** Task data **
::::

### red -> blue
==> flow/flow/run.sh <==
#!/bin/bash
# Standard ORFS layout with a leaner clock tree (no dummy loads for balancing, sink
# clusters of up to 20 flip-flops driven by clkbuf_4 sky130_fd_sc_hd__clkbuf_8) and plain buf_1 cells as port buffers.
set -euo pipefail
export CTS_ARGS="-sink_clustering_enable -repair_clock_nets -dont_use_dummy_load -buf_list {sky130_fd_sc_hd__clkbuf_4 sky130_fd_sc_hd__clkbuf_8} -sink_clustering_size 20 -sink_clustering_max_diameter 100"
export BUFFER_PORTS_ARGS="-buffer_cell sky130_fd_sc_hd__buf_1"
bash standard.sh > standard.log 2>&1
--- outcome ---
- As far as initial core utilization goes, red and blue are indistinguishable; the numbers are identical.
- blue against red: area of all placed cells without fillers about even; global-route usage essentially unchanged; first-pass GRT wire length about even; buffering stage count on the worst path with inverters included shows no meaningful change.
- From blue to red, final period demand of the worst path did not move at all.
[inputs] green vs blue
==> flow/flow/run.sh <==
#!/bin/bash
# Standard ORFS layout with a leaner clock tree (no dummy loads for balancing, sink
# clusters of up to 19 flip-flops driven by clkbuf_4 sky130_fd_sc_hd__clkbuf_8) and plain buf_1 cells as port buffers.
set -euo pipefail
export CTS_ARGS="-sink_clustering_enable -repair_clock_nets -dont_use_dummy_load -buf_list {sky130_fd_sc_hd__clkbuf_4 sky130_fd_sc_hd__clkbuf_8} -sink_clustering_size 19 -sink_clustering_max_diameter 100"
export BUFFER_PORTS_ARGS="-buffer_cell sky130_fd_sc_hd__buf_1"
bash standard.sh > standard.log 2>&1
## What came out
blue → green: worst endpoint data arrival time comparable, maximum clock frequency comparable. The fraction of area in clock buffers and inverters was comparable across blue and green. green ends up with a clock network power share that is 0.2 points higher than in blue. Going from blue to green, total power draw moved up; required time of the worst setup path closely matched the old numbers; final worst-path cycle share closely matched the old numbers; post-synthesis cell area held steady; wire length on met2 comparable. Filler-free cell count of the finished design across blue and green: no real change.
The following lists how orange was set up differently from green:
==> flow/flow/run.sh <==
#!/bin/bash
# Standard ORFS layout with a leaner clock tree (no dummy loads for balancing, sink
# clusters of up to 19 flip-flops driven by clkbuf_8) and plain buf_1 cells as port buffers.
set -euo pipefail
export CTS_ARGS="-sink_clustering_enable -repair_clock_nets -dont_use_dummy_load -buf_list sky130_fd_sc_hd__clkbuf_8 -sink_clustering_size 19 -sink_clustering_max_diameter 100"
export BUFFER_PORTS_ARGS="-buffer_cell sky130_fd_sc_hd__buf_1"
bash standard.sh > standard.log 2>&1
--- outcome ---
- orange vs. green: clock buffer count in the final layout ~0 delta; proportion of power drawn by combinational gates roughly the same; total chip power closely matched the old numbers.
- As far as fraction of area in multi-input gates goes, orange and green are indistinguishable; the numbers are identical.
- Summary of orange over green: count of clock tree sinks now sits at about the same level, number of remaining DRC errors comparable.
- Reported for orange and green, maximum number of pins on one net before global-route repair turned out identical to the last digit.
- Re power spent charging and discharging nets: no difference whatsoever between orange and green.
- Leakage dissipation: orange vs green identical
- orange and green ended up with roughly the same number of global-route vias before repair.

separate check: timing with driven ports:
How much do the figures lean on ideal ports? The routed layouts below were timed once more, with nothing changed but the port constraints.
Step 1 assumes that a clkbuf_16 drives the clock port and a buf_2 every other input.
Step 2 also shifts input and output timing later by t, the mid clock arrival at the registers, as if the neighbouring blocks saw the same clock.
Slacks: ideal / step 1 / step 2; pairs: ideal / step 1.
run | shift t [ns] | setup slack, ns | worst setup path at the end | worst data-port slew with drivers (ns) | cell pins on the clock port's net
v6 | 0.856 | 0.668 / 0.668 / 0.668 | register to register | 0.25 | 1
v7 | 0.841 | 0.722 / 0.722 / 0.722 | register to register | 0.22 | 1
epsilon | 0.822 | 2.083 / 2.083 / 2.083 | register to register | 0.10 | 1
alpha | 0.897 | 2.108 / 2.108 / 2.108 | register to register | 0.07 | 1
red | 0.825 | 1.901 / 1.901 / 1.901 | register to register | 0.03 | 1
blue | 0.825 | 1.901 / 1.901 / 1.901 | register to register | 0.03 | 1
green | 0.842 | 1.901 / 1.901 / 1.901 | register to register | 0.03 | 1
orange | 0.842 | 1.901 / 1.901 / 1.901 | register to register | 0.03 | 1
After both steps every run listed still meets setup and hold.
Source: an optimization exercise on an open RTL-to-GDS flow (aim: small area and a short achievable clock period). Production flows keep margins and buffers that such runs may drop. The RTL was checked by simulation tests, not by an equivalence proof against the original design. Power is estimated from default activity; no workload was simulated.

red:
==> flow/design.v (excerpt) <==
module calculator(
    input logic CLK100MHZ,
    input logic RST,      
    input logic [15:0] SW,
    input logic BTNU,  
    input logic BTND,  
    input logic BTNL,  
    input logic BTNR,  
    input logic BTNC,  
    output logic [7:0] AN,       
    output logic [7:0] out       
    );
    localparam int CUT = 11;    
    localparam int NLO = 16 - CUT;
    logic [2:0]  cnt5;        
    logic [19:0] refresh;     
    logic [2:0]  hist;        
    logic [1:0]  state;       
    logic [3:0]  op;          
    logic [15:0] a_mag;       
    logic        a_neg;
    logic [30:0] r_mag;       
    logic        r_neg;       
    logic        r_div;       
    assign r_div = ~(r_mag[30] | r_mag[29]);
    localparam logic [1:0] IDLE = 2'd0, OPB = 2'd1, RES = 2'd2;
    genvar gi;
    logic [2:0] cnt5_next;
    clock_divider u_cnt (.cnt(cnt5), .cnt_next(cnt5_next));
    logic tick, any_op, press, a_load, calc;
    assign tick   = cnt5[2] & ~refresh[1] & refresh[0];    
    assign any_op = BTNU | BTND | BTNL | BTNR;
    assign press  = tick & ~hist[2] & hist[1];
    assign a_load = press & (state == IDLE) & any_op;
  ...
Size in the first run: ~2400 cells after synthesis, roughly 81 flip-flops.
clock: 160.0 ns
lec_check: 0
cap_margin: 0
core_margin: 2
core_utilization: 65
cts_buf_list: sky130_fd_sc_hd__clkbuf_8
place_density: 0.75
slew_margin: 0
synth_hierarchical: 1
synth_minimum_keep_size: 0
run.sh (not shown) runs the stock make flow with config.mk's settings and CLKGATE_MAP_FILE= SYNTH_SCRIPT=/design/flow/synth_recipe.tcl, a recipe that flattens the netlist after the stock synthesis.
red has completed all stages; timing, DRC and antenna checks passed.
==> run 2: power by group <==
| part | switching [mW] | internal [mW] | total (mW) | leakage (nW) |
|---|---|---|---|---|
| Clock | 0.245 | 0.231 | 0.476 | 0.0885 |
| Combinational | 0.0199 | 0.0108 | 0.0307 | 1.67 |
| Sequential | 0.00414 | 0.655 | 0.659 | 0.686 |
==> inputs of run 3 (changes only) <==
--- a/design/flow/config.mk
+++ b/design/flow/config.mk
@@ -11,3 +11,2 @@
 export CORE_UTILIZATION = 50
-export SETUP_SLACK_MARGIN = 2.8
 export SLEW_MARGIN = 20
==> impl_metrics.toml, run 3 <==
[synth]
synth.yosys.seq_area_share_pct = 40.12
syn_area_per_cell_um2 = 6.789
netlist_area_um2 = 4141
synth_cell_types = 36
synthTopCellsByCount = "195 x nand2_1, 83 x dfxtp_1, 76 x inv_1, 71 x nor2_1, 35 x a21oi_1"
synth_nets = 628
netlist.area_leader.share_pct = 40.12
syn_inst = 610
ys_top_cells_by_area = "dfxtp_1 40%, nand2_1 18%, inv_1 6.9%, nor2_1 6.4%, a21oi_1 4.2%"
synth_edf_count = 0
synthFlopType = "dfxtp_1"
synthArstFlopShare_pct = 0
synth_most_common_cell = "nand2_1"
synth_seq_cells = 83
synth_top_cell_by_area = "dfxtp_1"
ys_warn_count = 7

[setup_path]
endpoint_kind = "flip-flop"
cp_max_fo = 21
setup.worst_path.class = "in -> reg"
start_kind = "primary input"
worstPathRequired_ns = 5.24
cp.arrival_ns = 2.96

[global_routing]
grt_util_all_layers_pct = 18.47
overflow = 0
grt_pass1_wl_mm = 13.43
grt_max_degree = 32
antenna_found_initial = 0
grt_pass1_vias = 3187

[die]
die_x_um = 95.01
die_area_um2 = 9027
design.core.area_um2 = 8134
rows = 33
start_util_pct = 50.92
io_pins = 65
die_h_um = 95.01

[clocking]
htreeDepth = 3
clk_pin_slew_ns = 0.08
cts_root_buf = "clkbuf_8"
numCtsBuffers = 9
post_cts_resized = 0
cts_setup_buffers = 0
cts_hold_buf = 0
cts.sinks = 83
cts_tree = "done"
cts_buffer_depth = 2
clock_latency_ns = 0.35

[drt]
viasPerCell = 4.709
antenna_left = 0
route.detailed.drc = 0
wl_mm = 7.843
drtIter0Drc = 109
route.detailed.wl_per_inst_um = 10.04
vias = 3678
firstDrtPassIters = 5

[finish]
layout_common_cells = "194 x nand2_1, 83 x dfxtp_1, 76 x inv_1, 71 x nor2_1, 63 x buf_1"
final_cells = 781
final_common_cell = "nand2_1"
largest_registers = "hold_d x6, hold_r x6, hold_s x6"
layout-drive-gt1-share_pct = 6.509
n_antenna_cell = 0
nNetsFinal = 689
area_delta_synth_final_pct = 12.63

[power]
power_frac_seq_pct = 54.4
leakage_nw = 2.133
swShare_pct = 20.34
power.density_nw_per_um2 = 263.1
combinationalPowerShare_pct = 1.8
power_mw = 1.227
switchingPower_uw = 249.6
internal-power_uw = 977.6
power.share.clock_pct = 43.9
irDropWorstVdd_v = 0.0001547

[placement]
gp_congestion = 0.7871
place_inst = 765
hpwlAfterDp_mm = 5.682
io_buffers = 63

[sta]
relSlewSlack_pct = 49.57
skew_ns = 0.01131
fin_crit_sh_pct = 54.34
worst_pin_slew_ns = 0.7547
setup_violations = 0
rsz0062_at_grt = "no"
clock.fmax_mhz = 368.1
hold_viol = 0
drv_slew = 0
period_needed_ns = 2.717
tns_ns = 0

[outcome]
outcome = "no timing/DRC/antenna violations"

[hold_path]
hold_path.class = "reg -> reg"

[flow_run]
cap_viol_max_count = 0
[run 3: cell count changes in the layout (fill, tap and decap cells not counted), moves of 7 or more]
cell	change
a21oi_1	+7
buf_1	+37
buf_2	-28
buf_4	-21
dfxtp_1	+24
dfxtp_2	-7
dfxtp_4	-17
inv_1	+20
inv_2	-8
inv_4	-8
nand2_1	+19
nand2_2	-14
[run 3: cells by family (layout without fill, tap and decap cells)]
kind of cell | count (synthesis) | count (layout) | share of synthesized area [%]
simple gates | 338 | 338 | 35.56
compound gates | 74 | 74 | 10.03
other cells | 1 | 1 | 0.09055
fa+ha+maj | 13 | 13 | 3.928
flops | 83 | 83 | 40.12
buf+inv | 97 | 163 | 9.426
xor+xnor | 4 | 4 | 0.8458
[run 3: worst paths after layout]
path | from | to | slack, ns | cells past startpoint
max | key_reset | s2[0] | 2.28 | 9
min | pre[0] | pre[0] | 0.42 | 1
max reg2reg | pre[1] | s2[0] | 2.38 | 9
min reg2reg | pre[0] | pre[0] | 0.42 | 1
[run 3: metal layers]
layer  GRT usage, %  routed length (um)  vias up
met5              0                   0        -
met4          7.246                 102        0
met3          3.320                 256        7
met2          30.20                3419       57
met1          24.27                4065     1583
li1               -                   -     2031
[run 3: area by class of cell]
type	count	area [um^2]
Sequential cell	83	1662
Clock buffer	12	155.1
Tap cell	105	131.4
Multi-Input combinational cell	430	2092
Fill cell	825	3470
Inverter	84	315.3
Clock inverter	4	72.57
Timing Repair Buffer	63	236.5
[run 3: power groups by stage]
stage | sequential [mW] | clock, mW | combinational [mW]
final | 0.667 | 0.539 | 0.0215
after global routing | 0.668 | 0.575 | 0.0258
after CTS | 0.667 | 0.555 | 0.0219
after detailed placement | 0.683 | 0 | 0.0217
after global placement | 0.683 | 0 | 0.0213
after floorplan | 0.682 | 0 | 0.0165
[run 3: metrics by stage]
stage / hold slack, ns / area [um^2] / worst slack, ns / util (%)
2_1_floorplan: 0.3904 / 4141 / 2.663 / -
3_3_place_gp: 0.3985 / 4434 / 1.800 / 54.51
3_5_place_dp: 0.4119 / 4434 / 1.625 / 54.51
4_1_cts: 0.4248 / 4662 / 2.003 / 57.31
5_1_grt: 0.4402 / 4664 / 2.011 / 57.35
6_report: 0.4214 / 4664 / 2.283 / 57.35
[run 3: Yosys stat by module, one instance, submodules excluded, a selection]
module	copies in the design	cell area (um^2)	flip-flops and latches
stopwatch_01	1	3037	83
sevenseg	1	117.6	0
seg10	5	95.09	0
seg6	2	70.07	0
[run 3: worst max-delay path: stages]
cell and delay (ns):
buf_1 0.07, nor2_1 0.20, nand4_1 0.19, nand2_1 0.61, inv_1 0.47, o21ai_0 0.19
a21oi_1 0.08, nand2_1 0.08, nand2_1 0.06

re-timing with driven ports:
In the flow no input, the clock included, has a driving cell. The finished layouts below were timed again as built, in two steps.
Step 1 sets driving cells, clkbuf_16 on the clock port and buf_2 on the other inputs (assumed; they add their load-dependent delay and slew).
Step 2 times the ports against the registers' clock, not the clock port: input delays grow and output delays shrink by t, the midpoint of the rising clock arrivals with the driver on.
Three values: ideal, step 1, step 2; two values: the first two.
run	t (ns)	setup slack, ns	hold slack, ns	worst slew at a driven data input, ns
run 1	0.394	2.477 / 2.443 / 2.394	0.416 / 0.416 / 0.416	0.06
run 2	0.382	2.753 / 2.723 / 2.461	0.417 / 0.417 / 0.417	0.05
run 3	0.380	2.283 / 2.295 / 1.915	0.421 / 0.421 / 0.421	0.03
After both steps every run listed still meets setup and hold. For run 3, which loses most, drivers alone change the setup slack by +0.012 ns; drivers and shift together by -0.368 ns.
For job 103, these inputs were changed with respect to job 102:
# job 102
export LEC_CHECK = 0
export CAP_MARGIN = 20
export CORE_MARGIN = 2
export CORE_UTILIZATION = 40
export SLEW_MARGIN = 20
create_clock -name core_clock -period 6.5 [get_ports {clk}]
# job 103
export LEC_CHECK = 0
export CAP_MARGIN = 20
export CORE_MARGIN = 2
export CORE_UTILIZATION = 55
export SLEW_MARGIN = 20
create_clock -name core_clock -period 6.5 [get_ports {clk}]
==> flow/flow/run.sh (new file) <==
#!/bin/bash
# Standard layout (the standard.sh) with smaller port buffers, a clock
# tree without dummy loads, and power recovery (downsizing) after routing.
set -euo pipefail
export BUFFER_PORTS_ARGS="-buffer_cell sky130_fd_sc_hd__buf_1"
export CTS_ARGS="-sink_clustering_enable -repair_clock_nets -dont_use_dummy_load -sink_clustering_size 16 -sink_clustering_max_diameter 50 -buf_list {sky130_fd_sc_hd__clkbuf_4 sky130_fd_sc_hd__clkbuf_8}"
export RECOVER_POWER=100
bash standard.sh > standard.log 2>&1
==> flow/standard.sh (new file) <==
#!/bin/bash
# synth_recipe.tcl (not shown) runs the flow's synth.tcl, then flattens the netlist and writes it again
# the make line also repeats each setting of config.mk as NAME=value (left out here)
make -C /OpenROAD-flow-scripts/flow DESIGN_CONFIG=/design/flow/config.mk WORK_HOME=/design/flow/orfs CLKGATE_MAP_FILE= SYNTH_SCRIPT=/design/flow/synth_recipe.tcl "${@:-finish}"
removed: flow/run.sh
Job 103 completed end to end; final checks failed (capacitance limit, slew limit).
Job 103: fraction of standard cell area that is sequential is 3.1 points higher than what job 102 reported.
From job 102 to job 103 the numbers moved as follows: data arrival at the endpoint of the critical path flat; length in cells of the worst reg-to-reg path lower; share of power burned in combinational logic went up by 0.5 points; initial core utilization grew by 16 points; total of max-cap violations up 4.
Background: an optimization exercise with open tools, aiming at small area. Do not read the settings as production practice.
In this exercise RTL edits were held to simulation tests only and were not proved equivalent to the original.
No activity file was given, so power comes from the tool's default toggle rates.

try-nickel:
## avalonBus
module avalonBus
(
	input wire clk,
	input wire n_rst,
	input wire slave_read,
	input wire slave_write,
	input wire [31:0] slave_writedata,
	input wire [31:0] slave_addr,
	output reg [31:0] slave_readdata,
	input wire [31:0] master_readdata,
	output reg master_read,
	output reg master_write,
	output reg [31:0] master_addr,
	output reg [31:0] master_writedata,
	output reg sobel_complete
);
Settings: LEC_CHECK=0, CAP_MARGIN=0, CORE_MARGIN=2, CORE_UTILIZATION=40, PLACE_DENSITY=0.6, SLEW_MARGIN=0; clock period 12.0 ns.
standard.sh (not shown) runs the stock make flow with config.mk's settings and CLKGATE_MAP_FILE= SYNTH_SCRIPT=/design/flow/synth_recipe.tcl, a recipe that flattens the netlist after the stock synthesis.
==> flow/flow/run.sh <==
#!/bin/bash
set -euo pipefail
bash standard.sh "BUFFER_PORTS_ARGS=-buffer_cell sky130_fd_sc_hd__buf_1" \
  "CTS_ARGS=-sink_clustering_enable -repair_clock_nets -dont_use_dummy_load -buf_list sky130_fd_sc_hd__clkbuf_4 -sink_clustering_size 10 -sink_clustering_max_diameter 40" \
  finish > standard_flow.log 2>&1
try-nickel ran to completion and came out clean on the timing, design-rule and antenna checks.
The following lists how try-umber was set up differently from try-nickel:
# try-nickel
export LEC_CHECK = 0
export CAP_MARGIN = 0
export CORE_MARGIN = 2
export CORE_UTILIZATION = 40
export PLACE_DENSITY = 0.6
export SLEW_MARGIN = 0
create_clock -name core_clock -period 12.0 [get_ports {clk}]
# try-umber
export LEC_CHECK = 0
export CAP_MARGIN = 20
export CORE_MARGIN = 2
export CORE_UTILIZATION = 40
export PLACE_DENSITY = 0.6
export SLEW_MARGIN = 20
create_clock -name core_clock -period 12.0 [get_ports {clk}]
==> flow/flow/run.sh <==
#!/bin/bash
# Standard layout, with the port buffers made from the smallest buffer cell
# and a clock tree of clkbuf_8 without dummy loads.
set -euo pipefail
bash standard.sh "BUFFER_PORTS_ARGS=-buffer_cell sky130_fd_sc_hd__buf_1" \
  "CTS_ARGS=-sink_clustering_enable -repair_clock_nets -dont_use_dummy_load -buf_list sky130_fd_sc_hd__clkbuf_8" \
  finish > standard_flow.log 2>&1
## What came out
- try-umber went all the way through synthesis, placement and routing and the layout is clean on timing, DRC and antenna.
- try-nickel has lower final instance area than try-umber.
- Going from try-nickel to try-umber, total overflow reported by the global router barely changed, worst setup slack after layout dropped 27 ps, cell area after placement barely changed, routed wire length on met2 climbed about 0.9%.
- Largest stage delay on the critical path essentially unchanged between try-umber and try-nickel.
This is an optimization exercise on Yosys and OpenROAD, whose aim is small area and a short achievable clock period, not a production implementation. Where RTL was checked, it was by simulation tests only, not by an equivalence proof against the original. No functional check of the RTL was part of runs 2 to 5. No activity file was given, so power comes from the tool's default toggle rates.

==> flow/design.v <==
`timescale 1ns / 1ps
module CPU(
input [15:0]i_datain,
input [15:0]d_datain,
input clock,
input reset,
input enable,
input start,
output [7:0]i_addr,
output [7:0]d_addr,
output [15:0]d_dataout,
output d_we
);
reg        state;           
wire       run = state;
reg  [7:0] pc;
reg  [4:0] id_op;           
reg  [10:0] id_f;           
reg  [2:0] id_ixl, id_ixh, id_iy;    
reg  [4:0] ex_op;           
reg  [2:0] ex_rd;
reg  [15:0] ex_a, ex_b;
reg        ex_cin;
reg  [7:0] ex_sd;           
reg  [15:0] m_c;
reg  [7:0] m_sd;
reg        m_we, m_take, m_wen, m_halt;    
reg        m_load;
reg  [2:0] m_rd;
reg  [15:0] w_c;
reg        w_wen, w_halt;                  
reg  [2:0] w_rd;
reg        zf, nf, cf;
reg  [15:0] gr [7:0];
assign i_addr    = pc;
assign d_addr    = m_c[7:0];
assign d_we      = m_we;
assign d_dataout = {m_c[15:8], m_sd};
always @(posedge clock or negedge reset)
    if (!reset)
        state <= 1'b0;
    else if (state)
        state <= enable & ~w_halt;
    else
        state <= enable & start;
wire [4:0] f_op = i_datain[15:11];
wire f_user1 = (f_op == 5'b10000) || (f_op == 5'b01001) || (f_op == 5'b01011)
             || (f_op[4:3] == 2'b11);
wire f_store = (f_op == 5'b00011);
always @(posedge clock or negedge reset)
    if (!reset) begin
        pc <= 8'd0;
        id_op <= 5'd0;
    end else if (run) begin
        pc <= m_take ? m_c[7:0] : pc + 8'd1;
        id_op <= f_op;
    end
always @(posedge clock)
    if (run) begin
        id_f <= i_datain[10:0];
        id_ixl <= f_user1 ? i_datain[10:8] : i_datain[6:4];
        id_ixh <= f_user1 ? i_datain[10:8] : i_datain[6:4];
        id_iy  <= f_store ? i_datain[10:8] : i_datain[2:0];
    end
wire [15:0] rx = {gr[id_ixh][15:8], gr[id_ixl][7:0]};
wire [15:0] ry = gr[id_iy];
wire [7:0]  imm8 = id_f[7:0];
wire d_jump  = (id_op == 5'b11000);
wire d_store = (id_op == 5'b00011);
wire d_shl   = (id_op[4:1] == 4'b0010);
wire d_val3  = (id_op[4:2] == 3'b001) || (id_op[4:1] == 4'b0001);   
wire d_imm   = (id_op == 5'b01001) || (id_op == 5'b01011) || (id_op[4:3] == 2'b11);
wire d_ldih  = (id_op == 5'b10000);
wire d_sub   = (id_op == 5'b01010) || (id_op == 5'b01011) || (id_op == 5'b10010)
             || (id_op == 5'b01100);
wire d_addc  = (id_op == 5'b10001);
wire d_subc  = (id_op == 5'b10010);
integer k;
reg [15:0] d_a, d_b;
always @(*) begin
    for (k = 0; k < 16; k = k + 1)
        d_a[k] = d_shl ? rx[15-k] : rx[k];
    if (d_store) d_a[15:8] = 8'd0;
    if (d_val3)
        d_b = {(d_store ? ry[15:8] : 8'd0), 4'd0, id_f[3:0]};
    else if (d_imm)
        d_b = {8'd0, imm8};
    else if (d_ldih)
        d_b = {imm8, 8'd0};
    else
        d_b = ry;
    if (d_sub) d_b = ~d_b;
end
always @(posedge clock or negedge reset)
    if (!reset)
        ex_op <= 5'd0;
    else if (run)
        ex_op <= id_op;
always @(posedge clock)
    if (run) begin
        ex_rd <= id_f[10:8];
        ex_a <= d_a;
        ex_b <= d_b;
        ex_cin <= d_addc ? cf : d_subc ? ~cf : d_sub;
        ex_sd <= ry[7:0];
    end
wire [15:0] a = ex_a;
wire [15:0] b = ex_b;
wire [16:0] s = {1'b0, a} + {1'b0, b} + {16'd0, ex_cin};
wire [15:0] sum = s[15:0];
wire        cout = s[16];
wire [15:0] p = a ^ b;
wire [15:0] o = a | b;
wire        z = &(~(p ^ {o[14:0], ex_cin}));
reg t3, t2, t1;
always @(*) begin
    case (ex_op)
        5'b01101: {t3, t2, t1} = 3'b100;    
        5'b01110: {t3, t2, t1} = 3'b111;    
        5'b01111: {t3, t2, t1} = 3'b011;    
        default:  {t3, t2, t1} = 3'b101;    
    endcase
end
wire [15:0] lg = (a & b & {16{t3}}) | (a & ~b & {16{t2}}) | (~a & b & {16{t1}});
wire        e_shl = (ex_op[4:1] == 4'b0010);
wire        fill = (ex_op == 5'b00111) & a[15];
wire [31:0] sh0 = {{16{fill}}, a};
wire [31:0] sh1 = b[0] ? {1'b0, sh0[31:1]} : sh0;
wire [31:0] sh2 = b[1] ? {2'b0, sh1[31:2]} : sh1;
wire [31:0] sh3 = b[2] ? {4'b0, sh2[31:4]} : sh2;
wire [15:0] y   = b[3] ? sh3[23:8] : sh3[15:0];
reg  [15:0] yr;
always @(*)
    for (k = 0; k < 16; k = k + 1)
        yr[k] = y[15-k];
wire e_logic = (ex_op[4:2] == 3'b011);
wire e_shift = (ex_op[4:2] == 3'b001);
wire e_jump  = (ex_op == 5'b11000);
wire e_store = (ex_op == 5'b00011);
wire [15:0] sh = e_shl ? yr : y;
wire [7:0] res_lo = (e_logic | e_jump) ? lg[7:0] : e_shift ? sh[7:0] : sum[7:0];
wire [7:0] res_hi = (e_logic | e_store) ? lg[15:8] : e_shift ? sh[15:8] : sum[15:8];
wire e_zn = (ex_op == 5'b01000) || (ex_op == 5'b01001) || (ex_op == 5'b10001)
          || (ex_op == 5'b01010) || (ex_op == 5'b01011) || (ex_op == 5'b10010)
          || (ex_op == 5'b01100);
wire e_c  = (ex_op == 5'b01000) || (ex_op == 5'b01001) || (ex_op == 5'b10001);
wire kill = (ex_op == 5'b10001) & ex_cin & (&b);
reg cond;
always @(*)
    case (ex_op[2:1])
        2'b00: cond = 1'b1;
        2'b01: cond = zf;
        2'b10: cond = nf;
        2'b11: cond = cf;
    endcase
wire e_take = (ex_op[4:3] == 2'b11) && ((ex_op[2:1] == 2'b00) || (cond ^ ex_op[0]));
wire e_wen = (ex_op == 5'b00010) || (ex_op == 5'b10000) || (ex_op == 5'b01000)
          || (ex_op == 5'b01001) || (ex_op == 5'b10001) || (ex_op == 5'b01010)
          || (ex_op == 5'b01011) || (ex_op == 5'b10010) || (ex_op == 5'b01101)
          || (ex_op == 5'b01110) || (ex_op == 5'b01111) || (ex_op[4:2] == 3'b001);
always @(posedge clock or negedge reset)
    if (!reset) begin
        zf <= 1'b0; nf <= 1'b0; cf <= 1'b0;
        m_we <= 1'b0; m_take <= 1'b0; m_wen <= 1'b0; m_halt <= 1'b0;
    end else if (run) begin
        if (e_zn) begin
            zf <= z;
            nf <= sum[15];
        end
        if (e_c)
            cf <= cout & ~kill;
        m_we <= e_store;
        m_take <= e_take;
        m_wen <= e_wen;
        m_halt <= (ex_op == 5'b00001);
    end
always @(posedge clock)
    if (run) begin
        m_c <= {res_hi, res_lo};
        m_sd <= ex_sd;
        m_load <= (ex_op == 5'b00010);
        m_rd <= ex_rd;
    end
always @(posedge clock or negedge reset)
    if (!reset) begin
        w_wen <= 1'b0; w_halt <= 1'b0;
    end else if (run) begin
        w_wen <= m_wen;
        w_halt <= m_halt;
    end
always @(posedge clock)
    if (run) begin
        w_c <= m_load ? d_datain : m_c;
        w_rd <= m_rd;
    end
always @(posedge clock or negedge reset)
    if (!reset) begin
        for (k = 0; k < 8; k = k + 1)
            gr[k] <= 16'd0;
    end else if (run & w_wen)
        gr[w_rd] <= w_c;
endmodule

::::

** What the task requires **
The range runs from the line with "firstDrtPassIters = 5" up to and including the line with "area_delta_synth_final_pct = 12.63" in the listing above; please write out exactly those lines and nothing more.

** Response area **
firstDrtPassIters = 5

[finish]
layout_common_cells = "194 x nand2_1, 83 x dfxtp_1, 76 x inv_1, 71 x nor2_1, 63 x buf_1"
final_cells = 781
final_common_cell = "nand2_1"
largest_registers = "hold_d x6, hold_r x6, hold_s x6"
layout-drive-gt1-share_pct = 6.509
n_antenna_cell = 0
nNetsFinal = 689
area_delta_synth_final_pct = 12.63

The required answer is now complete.